Required work:
In the entries below, some lines contain "alone"; work out how many and answer with the figure only.

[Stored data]
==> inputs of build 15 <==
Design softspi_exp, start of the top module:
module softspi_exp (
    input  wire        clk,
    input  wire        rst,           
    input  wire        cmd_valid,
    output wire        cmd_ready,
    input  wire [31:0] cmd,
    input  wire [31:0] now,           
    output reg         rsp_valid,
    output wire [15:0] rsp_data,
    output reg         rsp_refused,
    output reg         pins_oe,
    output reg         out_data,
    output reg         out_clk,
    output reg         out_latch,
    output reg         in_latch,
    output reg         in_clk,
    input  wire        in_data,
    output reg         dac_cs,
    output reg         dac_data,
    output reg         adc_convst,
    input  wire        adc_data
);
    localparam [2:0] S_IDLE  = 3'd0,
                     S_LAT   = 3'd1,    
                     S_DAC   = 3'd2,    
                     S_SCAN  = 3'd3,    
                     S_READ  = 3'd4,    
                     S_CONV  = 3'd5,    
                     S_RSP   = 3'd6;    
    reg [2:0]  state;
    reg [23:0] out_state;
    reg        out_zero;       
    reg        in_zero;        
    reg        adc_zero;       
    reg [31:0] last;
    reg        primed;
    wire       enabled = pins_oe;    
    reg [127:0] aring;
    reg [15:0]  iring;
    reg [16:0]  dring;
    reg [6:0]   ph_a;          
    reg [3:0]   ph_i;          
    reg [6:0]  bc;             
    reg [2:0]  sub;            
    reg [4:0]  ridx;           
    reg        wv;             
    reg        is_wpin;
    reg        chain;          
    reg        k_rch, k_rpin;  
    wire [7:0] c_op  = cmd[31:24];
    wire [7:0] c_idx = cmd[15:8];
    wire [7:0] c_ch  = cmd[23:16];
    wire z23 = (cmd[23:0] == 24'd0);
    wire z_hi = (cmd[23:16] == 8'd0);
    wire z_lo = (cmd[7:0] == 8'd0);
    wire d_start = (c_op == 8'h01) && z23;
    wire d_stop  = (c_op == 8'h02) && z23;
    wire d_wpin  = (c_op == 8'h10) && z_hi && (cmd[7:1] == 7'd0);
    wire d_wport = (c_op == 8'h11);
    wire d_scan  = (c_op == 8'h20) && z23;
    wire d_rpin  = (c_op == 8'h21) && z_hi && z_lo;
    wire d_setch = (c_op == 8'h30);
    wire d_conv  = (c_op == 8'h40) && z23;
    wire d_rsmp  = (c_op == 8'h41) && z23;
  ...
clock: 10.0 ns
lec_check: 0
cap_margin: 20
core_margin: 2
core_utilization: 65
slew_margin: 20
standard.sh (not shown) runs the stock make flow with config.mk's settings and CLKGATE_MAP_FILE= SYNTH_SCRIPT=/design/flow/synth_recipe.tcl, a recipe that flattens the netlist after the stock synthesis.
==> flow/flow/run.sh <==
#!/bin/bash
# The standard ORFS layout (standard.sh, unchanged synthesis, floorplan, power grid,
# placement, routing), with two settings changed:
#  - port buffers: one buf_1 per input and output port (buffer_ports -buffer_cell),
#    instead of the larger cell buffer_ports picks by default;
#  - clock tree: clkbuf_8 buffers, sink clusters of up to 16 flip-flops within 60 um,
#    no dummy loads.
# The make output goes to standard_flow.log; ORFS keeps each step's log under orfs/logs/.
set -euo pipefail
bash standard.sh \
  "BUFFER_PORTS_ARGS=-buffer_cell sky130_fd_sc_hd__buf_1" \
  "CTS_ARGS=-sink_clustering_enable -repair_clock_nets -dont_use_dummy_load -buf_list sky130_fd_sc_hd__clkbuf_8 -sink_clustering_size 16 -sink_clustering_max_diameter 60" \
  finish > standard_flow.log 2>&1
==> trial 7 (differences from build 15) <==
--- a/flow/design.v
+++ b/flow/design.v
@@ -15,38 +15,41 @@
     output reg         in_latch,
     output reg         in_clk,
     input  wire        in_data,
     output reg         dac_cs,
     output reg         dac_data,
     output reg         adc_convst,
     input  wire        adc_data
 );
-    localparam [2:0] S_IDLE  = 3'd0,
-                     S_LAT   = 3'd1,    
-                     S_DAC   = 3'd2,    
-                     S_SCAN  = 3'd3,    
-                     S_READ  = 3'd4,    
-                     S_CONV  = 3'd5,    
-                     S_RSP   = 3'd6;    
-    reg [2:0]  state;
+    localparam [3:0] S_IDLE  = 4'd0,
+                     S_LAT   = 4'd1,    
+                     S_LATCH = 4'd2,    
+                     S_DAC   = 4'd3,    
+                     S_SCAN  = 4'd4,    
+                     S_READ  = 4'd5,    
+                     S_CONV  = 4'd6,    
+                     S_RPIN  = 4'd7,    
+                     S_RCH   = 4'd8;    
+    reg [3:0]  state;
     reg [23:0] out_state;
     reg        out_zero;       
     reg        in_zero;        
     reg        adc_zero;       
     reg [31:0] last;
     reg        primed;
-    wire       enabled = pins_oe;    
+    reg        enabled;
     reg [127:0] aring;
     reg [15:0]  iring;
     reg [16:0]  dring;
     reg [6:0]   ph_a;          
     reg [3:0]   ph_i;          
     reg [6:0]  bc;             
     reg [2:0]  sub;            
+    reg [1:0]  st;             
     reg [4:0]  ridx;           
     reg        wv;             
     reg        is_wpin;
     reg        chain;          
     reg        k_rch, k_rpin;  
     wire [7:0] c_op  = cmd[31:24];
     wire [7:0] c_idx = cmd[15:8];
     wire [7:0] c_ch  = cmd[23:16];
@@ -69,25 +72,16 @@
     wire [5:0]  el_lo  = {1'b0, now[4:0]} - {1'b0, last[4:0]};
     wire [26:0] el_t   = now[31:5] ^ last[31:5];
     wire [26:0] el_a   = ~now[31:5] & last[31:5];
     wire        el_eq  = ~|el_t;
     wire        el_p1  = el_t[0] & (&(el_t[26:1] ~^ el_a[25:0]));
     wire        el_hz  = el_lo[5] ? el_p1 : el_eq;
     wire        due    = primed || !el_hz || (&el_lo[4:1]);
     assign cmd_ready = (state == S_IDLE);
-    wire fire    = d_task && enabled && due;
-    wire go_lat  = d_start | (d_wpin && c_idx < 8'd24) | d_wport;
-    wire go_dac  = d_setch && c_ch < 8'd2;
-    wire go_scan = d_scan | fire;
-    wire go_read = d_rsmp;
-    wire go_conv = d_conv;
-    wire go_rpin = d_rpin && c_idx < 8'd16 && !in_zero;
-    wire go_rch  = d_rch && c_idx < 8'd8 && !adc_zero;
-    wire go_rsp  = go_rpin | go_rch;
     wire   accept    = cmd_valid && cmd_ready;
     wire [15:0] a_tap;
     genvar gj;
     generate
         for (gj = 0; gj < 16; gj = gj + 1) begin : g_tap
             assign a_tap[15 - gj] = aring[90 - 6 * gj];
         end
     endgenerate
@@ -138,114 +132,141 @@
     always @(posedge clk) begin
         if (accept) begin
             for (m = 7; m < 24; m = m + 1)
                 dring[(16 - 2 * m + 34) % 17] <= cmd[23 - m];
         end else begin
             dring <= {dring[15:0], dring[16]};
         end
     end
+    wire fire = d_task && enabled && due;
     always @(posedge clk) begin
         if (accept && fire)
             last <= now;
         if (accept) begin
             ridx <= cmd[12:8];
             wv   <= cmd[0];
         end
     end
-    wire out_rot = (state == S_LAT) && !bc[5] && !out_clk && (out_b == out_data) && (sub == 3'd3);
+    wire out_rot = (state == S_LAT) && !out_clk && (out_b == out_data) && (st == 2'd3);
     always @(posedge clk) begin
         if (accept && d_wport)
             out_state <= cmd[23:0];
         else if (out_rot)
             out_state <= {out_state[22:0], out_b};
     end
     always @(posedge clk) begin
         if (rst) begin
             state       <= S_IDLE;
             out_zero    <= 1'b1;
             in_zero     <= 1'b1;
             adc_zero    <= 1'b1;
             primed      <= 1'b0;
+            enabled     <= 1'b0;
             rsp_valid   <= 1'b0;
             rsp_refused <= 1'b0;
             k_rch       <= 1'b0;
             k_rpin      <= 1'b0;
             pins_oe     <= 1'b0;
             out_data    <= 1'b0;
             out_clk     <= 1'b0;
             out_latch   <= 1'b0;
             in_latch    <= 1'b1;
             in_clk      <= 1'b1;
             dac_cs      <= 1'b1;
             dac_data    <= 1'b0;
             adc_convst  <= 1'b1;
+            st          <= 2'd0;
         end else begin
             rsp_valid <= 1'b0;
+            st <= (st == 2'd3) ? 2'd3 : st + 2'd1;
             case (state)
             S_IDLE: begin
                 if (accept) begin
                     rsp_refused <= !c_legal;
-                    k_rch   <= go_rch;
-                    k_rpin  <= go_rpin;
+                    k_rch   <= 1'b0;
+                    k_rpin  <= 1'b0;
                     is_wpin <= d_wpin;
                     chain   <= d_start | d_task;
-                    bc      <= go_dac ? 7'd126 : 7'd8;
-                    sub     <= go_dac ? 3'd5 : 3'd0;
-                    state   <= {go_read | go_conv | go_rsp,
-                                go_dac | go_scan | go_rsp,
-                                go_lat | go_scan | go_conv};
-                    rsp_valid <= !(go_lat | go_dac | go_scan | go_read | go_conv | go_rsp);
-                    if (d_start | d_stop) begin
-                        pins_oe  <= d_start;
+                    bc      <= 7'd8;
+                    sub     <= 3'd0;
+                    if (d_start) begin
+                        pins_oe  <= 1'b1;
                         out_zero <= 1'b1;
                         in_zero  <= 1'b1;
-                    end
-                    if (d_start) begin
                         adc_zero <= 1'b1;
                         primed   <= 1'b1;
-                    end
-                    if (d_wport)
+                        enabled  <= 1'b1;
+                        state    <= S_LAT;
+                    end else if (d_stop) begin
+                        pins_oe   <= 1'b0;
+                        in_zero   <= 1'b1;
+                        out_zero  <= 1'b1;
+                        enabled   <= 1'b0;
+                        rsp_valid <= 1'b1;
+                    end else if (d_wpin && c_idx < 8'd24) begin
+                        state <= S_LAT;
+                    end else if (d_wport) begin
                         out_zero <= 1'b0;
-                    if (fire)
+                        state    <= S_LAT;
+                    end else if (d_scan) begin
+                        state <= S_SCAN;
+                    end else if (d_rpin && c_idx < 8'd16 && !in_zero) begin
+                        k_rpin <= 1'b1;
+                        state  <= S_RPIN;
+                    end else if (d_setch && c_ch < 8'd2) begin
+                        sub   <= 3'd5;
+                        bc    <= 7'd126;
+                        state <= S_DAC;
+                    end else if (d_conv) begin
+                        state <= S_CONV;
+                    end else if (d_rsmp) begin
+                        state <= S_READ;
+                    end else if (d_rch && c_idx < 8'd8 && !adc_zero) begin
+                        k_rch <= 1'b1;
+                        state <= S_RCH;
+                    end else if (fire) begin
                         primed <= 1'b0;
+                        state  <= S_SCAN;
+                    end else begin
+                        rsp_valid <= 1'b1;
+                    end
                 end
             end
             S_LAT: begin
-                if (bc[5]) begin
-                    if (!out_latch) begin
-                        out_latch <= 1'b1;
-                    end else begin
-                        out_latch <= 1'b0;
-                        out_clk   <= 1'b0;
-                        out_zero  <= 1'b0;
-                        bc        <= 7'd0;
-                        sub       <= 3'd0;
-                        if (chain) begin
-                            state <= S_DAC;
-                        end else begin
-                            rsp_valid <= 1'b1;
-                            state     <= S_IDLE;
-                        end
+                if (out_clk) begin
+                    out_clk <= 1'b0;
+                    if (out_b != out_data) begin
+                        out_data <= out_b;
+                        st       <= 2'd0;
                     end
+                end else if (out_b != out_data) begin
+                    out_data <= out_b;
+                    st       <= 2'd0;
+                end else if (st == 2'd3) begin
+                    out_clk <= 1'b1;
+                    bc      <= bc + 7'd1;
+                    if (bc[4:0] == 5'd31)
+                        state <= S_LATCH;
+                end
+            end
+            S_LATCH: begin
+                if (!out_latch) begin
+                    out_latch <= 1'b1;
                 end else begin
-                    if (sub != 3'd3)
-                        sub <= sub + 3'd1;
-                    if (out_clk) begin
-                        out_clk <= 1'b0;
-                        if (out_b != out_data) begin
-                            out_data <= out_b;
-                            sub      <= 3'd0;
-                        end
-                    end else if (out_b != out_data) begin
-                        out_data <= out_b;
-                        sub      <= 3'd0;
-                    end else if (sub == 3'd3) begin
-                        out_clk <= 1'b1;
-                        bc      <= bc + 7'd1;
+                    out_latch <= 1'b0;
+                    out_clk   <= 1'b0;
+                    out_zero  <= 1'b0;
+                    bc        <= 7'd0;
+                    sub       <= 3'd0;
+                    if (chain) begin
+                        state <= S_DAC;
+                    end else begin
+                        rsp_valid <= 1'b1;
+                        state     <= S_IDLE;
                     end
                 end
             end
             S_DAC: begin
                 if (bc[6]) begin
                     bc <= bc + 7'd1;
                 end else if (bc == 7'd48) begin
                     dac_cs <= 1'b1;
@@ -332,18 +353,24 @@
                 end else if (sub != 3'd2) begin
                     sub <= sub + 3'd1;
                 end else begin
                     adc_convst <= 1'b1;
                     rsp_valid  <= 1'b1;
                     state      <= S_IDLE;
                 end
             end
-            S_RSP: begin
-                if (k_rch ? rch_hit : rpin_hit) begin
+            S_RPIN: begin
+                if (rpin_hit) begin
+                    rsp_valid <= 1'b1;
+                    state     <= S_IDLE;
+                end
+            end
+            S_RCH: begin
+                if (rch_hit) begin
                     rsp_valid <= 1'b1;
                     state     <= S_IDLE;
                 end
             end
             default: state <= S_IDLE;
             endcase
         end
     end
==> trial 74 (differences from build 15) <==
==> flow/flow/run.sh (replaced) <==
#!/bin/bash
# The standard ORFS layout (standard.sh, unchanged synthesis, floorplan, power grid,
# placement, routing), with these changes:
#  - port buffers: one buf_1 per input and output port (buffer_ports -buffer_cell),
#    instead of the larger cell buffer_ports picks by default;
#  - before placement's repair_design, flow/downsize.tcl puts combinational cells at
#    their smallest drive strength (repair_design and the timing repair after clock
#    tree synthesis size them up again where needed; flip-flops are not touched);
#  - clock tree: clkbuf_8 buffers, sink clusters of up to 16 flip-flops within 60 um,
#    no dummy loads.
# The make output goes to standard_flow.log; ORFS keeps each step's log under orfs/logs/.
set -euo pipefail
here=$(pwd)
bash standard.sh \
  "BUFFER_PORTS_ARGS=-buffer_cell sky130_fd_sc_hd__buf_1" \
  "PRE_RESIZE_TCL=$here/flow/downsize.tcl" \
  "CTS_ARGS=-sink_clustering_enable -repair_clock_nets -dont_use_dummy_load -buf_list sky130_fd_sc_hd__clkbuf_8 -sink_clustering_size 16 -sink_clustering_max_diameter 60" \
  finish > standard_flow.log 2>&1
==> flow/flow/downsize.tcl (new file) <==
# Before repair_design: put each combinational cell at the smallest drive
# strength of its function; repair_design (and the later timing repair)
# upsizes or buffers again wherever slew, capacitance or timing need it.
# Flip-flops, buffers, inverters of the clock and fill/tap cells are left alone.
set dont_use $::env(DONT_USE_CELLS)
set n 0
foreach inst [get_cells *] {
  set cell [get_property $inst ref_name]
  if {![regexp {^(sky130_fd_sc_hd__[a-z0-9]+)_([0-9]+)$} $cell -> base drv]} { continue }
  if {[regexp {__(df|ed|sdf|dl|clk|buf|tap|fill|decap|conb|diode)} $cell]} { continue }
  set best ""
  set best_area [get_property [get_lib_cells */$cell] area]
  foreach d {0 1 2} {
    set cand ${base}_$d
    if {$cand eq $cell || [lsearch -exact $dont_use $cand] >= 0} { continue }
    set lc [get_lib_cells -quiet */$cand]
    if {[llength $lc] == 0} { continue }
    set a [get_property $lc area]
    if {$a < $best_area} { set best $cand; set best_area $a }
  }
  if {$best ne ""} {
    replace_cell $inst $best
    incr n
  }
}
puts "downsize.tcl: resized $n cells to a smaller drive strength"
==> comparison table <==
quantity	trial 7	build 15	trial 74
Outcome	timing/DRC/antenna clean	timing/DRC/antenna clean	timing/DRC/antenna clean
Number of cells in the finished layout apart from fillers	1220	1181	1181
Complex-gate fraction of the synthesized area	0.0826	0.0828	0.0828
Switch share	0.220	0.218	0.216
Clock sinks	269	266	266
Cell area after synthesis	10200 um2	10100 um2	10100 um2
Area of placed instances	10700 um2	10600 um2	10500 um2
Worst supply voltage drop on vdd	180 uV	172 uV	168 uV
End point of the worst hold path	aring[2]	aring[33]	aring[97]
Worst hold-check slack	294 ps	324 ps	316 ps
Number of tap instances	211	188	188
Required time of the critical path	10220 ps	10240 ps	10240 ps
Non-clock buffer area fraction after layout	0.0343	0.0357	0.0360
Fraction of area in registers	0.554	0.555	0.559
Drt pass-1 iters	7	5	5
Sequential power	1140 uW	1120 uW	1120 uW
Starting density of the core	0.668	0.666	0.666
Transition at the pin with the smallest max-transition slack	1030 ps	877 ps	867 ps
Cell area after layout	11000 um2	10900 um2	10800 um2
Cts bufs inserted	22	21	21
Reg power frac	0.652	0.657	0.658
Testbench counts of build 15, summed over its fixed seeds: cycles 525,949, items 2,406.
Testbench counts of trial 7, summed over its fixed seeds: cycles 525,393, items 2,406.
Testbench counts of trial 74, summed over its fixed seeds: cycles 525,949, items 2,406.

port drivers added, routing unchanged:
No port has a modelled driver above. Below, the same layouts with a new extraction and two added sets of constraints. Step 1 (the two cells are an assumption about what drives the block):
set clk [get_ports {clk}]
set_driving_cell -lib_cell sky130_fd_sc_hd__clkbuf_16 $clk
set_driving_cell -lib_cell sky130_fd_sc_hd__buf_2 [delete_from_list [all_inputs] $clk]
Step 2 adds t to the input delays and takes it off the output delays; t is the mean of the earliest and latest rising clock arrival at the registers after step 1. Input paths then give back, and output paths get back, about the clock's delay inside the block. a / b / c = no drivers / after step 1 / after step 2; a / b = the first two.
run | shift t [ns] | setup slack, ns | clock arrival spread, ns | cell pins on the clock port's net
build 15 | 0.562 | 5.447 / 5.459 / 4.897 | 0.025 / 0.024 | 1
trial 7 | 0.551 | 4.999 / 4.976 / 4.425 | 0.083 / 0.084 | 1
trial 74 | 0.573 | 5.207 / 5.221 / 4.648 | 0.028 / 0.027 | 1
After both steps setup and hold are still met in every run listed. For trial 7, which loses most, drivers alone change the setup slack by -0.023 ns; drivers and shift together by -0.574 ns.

Your response:
2